内漏是腔内治疗较为常见的并发症。经典的观点认为,Ⅰ、Ⅲ型内漏明确有造成AAA破裂的风险,需尽快干预。Ⅱ型内漏一半以上可自行消除,不需再干预。部分Ⅱ型内漏长期稳定,可密切随访。随着EVAR远期随访的开展,笔者新的观点认为,对于Ⅱ型内漏的认知尚需更多深入研究。
髂支闭塞的发生率为4%~8%[6,9]。主要原因包括:①近端瘤颈很长而支架移植物紧贴肾动脉下方释放,使分叉型支架移植物的分叉位于瘤颈内,造成一侧髂支未完全打开而发生急性或慢性闭塞。②主动脉分叉部狭窄(≤16 mm),使分叉型支架移植物的两髂支在此处相互挤压造成狭窄闭塞。③髂动脉狭窄或扭曲造成髂支未充分扩张或成角,或髂支远端开口处动脉扭结或斑块阻塞。④下肢动脉硬化闭塞症引起外周血管的低流量,也可导致支架的血栓闭塞[10]。为预防髂支闭塞的发生,需对拟释放移植物周围的动脉条件(口径、扭曲、另外髂支)等情况进行充分预估,调整手术方式,避免在狭小扭曲空间内多个髂支的相互挤压,必要时增加裸支架内衬。但需注意的是,即使应用裸支架,仍有可能发生髂支闭塞。所以更重要的是,术前即设计好整体隔绝方案(选择分叉型支架、一体化支架还是直筒型移植物加双髂平行支架等)。另外,“烟囱”、“三明治”等技术,由于平行支架相互挤压可发生支架闭塞,尤其是保留髂内动脉的“三明治”技术。在随访期发现,髂内或髂外动脉平行支架的闭塞风险较高。笔者科室目前保髂内动脉更倾向于采用自制分支的方法,远期通畅率更高。
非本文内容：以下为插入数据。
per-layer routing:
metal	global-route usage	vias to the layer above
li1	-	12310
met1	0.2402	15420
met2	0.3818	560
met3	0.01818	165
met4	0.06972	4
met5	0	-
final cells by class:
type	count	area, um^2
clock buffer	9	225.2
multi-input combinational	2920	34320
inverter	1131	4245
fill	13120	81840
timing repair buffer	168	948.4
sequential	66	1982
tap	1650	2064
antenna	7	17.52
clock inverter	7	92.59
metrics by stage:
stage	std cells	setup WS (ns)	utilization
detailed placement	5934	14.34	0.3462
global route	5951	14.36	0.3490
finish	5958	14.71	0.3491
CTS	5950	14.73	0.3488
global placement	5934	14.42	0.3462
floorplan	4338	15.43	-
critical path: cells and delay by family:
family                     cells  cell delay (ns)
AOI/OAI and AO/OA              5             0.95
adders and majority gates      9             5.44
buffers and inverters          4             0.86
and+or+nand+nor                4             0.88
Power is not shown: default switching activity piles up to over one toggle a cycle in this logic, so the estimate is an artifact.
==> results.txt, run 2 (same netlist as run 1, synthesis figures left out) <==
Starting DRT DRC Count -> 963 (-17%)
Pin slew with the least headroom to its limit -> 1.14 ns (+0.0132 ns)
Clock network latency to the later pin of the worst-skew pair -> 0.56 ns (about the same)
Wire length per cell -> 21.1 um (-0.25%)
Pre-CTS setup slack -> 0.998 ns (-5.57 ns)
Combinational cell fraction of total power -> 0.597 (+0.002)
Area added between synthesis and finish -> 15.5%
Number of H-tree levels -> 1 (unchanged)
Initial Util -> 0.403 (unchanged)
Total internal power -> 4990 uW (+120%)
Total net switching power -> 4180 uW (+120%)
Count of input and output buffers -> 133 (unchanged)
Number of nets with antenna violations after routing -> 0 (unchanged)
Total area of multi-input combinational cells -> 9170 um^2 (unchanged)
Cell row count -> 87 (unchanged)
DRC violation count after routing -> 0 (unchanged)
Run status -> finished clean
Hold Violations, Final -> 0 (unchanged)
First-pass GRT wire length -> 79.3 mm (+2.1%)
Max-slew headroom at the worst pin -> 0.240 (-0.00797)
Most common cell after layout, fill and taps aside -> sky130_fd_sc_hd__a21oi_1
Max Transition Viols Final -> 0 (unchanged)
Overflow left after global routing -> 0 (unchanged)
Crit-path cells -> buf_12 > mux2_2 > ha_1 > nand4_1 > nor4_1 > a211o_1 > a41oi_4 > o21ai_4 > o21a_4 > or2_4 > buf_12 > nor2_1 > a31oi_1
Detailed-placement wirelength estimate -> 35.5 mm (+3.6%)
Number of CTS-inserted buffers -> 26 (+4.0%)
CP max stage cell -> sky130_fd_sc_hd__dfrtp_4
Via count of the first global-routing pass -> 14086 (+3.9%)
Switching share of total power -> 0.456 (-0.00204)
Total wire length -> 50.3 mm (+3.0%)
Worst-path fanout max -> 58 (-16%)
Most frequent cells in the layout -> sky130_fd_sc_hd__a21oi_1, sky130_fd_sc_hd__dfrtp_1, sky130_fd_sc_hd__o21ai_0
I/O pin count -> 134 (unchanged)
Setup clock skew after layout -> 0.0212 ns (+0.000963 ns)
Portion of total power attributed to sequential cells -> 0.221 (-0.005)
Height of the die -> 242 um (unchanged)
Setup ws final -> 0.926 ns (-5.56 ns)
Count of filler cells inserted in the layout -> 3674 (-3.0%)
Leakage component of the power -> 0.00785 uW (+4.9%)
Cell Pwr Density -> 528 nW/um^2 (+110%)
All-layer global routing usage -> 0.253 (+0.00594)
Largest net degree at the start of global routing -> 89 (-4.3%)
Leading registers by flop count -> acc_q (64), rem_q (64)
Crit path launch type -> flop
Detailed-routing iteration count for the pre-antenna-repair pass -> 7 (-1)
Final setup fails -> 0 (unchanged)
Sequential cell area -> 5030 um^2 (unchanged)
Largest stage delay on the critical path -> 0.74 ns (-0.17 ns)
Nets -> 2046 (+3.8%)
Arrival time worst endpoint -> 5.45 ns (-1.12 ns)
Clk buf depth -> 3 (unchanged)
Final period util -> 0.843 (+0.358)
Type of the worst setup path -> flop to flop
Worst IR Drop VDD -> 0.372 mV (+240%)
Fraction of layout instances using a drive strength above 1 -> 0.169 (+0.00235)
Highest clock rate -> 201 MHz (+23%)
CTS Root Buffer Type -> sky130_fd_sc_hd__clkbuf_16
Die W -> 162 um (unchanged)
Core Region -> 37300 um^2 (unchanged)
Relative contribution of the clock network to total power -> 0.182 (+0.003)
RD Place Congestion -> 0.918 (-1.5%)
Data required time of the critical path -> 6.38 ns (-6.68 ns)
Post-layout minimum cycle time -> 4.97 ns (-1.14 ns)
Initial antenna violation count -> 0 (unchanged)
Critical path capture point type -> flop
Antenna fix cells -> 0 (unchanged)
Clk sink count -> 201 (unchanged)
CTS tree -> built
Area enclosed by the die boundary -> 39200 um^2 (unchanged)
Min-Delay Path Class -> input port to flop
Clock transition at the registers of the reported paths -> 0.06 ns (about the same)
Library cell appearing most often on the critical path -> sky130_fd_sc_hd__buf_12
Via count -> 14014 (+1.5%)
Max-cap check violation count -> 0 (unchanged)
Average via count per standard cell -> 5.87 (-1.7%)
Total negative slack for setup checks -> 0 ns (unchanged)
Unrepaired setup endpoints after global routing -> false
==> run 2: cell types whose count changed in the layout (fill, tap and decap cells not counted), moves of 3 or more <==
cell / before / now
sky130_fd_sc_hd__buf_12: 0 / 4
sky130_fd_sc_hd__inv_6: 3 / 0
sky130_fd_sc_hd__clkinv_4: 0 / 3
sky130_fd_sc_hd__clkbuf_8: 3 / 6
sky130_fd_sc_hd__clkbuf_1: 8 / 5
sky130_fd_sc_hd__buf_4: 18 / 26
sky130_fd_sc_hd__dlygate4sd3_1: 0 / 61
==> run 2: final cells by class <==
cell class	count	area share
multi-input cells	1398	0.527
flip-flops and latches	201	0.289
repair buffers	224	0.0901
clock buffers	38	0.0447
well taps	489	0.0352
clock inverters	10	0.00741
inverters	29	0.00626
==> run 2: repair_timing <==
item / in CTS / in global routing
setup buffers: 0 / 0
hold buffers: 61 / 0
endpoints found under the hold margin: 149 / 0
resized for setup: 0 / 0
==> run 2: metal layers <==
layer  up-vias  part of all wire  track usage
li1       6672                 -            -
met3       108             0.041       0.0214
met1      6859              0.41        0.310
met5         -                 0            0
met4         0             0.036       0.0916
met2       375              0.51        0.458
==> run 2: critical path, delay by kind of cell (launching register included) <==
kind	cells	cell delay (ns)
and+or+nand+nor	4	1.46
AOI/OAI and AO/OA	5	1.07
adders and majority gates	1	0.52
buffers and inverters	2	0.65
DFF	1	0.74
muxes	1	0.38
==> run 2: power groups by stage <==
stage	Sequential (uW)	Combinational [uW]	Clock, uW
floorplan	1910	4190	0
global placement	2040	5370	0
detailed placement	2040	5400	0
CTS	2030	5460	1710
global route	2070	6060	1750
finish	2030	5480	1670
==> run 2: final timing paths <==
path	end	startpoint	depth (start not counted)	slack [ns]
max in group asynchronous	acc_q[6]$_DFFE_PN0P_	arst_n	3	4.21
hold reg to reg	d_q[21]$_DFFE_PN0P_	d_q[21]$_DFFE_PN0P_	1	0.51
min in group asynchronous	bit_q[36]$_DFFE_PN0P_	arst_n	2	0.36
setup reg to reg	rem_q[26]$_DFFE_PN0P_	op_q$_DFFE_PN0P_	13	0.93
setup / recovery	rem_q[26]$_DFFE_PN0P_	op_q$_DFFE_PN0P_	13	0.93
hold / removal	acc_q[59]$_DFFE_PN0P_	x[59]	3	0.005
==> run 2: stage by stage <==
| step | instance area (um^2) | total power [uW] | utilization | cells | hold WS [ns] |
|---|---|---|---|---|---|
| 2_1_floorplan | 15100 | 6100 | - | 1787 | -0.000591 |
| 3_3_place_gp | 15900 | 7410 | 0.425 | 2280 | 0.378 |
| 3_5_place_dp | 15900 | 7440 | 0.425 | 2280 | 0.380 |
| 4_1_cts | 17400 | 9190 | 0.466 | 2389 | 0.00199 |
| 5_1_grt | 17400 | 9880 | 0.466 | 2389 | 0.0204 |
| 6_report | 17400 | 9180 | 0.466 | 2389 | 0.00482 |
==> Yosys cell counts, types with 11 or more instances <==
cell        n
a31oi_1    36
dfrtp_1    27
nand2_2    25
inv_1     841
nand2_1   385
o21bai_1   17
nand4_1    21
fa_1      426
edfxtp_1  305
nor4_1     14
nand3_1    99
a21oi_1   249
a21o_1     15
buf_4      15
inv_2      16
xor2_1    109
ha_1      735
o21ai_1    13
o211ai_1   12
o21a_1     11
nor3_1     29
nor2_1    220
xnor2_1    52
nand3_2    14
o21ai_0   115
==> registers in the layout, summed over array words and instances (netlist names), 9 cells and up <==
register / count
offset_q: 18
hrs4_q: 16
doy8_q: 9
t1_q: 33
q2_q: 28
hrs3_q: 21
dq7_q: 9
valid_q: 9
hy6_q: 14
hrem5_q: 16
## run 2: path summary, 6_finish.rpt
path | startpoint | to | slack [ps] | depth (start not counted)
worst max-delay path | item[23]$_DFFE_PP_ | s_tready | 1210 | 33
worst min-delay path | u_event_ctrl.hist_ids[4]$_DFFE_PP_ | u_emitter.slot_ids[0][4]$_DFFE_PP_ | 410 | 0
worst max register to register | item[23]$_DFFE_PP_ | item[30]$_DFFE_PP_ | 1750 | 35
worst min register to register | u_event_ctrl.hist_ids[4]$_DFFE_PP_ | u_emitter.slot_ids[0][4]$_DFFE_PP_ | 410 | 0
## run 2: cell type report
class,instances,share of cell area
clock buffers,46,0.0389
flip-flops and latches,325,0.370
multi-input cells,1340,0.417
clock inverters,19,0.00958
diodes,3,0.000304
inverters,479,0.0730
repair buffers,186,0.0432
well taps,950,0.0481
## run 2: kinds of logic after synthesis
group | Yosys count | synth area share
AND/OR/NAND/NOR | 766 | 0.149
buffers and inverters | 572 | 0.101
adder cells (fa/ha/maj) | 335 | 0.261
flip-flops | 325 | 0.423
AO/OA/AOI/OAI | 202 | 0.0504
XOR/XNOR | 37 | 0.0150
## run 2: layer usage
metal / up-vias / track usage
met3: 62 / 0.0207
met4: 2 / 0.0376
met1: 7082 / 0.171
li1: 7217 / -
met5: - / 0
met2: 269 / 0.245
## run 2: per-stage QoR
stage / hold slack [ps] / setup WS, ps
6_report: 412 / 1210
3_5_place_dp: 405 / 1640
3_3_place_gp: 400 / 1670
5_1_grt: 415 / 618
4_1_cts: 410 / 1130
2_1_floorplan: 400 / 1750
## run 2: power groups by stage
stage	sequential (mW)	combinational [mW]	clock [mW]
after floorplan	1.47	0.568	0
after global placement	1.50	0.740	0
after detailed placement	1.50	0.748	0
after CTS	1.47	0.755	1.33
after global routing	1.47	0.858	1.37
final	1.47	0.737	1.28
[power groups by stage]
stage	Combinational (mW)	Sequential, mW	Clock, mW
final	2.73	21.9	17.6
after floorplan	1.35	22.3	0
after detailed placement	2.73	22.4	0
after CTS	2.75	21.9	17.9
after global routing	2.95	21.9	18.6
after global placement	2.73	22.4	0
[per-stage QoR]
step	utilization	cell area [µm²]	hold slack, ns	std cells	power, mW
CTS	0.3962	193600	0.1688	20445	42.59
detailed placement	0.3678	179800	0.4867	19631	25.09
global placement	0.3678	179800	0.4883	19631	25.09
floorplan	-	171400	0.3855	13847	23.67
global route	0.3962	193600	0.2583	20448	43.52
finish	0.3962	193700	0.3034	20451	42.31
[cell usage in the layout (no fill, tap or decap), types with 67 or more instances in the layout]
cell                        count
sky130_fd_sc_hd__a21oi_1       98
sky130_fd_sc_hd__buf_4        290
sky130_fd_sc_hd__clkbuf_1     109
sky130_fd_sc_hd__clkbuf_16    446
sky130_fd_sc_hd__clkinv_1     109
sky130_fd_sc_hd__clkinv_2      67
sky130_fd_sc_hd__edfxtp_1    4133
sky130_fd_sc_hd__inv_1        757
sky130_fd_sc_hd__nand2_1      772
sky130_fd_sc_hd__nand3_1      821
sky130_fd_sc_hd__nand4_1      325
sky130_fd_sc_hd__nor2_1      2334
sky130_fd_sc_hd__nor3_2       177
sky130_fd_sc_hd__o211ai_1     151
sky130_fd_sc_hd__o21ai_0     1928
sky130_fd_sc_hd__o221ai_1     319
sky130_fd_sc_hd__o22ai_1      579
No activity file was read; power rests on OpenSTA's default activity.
==> src/design/msd_pkg.sv <==
// shared types and constants for the mean squared displacement accumulator
// no dependencies; imported by every module of the block but msd_ram
package msd_pkg;

    localparam int ATOMS_MAX  = 4096;
    localparam int COORD_BITS = 24;

    localparam int ID_W   = 13;
    localparam int SLOT_W = (ATOMS_MAX > 1) ? $clog2(ATOMS_MAX) : 1;
    localparam int REF_W  = 3 * COORD_BITS;
    localparam int DIFF_W = COORD_BITS + 1;
    localparam int MAG_W  = COORD_BITS + 1;
    localparam int SQ_W   = 2 * COORD_BITS + 1;
    localparam int ITEM_W = SQ_W + 2;
    localparam int SUM_W  = 63;
    localparam int ACC_W  = ((ITEM_W > SUM_W) ? ITEM_W : SUM_W) + 1;

    localparam logic [SUM_W-1:0] SUM_CAP = '1;

    typedef enum logic [1:0] {
        ST_SUM    = 2'd0,
        ST_LOADED = 2'd1,
        ST_ID_ERR = 2'd2,
        ST_NO_REF = 2'd3
    } status_t;

    // per-word tag that rides along the pipeline
    typedef struct packed {
        logic    mode;
        logic    last;
        logic    err;
        status_t err_code;
    } item_tag_t;

    typedef struct packed {
        logic halted;
        logic ref_valid;
    } ctrl_flags_t;

endpackage

==> src/design/msd_accum.sv <==
// difference, square, per-atom sum and saturating frame accumulation stages
// depends on msd_pkg; takes the reference read data from msd_ram
module msd_accum (
    input  logic                      clk,
    input  logic                      rst_n,
    input  logic                      s1_valid,
    input  msd_pkg::item_tag_t        s1_tag,
    input  logic [msd_pkg::REF_W-1:0] s1_pos,
    input  logic [msd_pkg::REF_W-1:0] ref_data,
    output logic                      s1_en,
    output logic                      out_valid,
    input  logic                      out_ready,
    output logic [1:0]                status,
    output logic [msd_pkg::SUM_W-1:0] displacement_sum
);
    import msd_pkg::*;

    logic                     v2_reg, v3_reg, v4_reg;
    item_tag_t                tag2_reg, tag3_reg, tag4_reg;
    logic signed [DIFF_W-1:0] d2_reg  [3];
    logic signed [DIFF_W-1:0] d2_next [3];
    logic [SQ_W-1:0]          sq3_reg  [3];
    logic [SQ_W-1:0]          sq3_next [3];
    logic [ITEM_W-1:0]        item4_reg, item4_next;
    logic [SUM_W-1:0]         running_sum_reg, running_sum_next;
    logic                     out_valid_reg, out_valid_next;
    status_t                  status_reg, status_next;
    logic [SUM_W-1:0]         sum_out_reg, sum_out_next;

    logic             en2, en3, en4, move4, emit4, out_free;
    logic [ACC_W-1:0] acc_wide;
    logic [SUM_W-1:0] acc_sat;

    // elastic stall chain: a stage loads when empty or when it drains
    assign out_free = ~out_valid_reg | out_ready;
    assign emit4    = tag4_reg.last | tag4_reg.err;
    assign move4    = v4_reg & (~emit4 | out_free);
    assign en4      = ~v4_reg | move4;
    assign en3      = ~v3_reg | en4;
    assign en2      = ~v2_reg | en3;
    assign s1_en    = ~s1_valid | en2;

    always_comb
    begin
        logic signed [COORD_BITS-1:0] p, r;
        for (int k = 0; k < 3; k++)
        begin
            p = s1_pos[k*COORD_BITS +: COORD_BITS];
            r = ref_data[k*COORD_BITS +: COORD_BITS];
            d2_next[k] = DIFF_W'(p) - DIFF_W'(r);
        end
    end

    always_comb
    begin
        logic [MAG_W-1:0]   mag;
        logic [2*MAG_W-1:0] prod;
        for (int k = 0; k < 3; k++)
        begin
            mag = d2_reg[k][DIFF_W-1] ? MAG_W'(-d2_reg[k]) : MAG_W'(d2_reg[k]);
            prod = mag * mag;
            sq3_next[k] = SQ_W'(prod);
        end
    end

    assign item4_next = ITEM_W'(sq3_reg[0]) + ITEM_W'(sq3_reg[1]) + ITEM_W'(sq3_reg[2]);

    assign acc_wide = ACC_W'(running_sum_reg) + ACC_W'(item4_reg);
    assign acc_sat  = (acc_wide > ACC_W'(SUM_CAP)) ? SUM_CAP : acc_wide[SUM_W-1:0];

    always_comb
    begin
        running_sum_next = running_sum_reg;
        status_next      = status_reg;
        sum_out_next     = sum_out_reg;
        out_valid_next   = out_valid_reg & ~out_ready;

        // the output word only changes when a frame end or an error leaves
        if (move4)
        begin
            if (tag4_reg.err)
            begin
                status_next  = tag4_reg.err_code;
                sum_out_next = '0;
            end
            else if (tag4_reg.mode)
            begin
                running_sum_next = tag4_reg.last ? '0 : acc_sat;
                if (tag4_reg.last)
                begin
                    status_next  = ST_SUM;
                    sum_out_next = acc_sat;
                end
            end
            else
            begin
                if (tag4_reg.last)
                begin
                    running_sum_next = '0;
                    status_next      = ST_LOADED;
                    sum_out_next     = '0;
                end
            end
            if (emit4)
            begin
                out_valid_next = 1'b1;
            end
        end
    end

    always_ff @(posedge clk or negedge rst_n)
    begin
        if (!rst_n)
        begin
            v2_reg          <= 1'b0;
            v3_reg          <= 1'b0;
            v4_reg          <= 1'b0;
            out_valid_reg   <= 1'b0;
            running_sum_reg <= '0;
        end
        else
        begin
            if (en2)
            begin
                v2_reg <= s1_valid;
            end
            if (en3)
            begin
                v3_reg <= v2_reg;
            end
            if (en4)
            begin
                v4_reg <= v3_reg;
            end
            out_valid_reg   <= out_valid_next;
            running_sum_reg <= running_sum_next;
        end
    end

    always_ff @(posedge clk)
    begin
        if (en2)
        begin
            tag2_reg <= s1_tag;
            d2_reg   <= d2_next;
        end
        if (en3)
        begin
            tag3_reg <= tag2_reg;
            sq3_reg  <= sq3_next;
        end
        if (en4)
        begin
            tag4_reg  <= tag3_reg;
            item4_reg <= item4_next;
        end
        status_reg  <= status_next;
        sum_out_reg <= sum_out_next;
    end

    assign out_valid        = out_valid_reg;
    assign status           = status_reg;
    assign displacement_sum = sum_out_reg;

endmodule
笔者归纳造成支架移位的因素,为近端因素及远端因素,以近端因素为主。近端移位的危险因素包括近端锚定不足、瘤颈成角过大、动脉瘤体过大以及支架大小不匹配[11-14]。近端裸支架或倒刺等锚定结构可减少支架移位的发生。所以,对近端高危移位的病例选择移植物时,尽可能选择近端带倒钩结构的支架移植物。远端因素包括髂动脉的进一步扩张及远端的锚定距离。采用钟底技术重建髂总动脉,远期由于髂动脉的扩张,可能导致Ⅰb型内漏。而且随着钟底技术的广泛应用,在远期发生这一问题的病人将逐渐增多。针对远端锚定的距离,建议支架伸入髂总动脉30 mm以上直至髂动脉分叉处。有的髂总动脉短而腹主动脉瘤体较大,可采用口径放大较大的支架准确地毫米级定位于髂内外分叉处,也可考虑自制分型髂支或IBD装置保留髂内动脉,将锚定区延长至髂外动脉。
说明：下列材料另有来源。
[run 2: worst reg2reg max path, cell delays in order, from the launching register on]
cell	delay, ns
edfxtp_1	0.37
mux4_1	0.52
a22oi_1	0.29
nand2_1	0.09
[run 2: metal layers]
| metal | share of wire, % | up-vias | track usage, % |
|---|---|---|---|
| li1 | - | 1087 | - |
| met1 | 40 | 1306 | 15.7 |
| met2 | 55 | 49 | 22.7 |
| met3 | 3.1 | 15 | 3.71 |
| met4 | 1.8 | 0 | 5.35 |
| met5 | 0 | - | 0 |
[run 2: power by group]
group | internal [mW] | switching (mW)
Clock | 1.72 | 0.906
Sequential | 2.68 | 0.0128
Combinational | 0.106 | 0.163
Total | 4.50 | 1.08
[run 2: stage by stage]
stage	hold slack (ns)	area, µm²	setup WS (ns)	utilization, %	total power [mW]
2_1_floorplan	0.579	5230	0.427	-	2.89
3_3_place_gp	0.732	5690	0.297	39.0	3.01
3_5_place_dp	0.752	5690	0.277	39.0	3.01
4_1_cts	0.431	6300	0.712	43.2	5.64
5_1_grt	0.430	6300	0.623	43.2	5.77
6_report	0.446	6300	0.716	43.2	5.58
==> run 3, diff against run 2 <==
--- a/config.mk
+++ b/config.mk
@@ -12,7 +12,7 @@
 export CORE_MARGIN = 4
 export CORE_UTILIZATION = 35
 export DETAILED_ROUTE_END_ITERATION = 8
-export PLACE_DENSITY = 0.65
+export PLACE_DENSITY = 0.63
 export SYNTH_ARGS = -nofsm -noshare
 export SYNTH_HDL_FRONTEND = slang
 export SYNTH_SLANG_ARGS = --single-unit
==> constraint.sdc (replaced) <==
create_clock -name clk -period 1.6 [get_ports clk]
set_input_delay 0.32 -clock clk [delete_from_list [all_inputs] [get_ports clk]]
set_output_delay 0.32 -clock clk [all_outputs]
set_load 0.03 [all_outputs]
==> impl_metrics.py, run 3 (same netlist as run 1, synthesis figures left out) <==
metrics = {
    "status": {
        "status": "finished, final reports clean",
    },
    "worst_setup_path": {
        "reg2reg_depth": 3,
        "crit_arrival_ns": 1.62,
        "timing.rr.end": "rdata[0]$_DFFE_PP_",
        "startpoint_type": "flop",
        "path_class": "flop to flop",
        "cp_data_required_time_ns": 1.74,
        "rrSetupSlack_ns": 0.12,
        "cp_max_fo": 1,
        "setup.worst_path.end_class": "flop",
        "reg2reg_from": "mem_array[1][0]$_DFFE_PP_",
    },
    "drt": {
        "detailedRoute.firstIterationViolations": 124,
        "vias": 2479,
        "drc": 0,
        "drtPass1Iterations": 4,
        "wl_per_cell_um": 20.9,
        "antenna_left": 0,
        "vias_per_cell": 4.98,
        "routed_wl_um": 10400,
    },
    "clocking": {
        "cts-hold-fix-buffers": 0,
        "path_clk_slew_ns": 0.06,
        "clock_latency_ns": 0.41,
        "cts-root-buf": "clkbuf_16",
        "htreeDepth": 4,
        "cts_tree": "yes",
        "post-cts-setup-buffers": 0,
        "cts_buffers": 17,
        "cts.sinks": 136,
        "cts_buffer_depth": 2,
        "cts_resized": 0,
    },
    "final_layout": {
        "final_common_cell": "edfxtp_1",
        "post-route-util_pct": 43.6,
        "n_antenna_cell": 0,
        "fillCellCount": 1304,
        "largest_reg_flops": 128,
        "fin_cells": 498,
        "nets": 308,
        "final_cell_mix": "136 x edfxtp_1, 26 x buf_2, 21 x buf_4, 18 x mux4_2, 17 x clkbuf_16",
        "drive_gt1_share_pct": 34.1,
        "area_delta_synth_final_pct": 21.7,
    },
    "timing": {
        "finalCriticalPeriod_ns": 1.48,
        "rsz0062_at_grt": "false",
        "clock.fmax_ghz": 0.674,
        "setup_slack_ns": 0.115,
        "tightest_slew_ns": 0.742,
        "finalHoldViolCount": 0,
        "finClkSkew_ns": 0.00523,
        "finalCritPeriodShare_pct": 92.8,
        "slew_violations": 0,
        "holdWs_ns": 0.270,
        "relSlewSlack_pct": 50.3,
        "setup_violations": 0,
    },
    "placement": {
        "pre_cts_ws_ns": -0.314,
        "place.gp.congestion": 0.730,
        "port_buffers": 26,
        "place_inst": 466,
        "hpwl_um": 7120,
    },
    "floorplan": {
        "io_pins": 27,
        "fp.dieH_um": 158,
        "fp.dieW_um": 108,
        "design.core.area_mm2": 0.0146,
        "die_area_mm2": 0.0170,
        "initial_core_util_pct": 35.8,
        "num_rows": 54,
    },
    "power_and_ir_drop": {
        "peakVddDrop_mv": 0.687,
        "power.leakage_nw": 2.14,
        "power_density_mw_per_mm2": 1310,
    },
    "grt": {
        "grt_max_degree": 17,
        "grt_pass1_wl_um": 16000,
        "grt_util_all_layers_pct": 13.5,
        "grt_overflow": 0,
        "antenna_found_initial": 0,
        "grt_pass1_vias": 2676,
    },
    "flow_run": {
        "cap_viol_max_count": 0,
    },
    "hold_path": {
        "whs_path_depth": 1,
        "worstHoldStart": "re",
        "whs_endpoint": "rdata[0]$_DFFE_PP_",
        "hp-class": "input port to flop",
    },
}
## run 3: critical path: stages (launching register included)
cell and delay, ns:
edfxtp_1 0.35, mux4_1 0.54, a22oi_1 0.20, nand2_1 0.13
<file path="config.mk">
export PLATFORM = sky130hd
export DESIGN_NAME = msd_front
export DESIGN_NICKNAME = d
export VERILOG_FILES = /design/src/design/msd_pkg.sv /design/src/design/msd_front.sv
export SDC_FILE = /design/constraint.sdc
export NUM_CORES = 1
export LEC_CHECK = 0
export ABC_AREA = 1
export BUFFER_PORTS_ARGS = -buffer_cell sky130_fd_sc_hd__buf_2
export CORE_MARGIN = 8
export CORE_UTILIZATION = 46
export CTS_CLUSTER_SIZE = 30
export DETAILED_ROUTE_END_ITERATION = 7
export PLACE_DENSITY = 0.92
export SYNTH_ARGS = -nofsm -noshare
export SYNTH_HDL_FRONTEND = slang
export SYNTH_SLANG_ARGS = --single-unit
export TNS_END_PERCENT = 100
</file>
<file path="constraint.sdc">
create_clock -name clk -period 2.55 [get_ports clk]
set_clock_uncertainty 0.1 [all_clocks]
set_input_delay 0.51 -clock clk [delete_from_list [all_inputs] [get_ports clk]]
set_output_delay 0.51 -clock clk [all_outputs]
set_load 0.02 [all_outputs]
</file>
EVAR术后移植物感染临床罕见,但预后极差。其保守治疗死亡率为33%~70%[15]。移植物感染常出现在术后1~3年,主要原因为术中无菌操作不严格、术后出现阑尾炎、肾盂肾炎等周围组织器官感染,以及主动脉肠道瘘导致,或原发病即为感染性动脉瘤等。由于细菌定植在瘤壁与移植物之间的密闭腔隙,故全身抗感染治疗往往达不到治愈效果,仅能将感染局限,为手术提供条件。开放手术可采用利福平洗脱人工血管、覆银人工血管、自体股静脉、冷冻同种异体动脉等原位重建,或感染灶清除+大网膜覆盖后行腋-双股动脉解剖外旁路重建。但对于一般情况较差,难以耐受大创面开放手术的病人,笔者采用局部瘤腔切开引流术,术后用生理盐水、碘伏配合敏感抗生素冲洗瘤腔,配合全身抗感染治疗,可长期控制感染。对部分糖尿病合并感染性动脉瘤的病人,甚至达到感染治愈的效果。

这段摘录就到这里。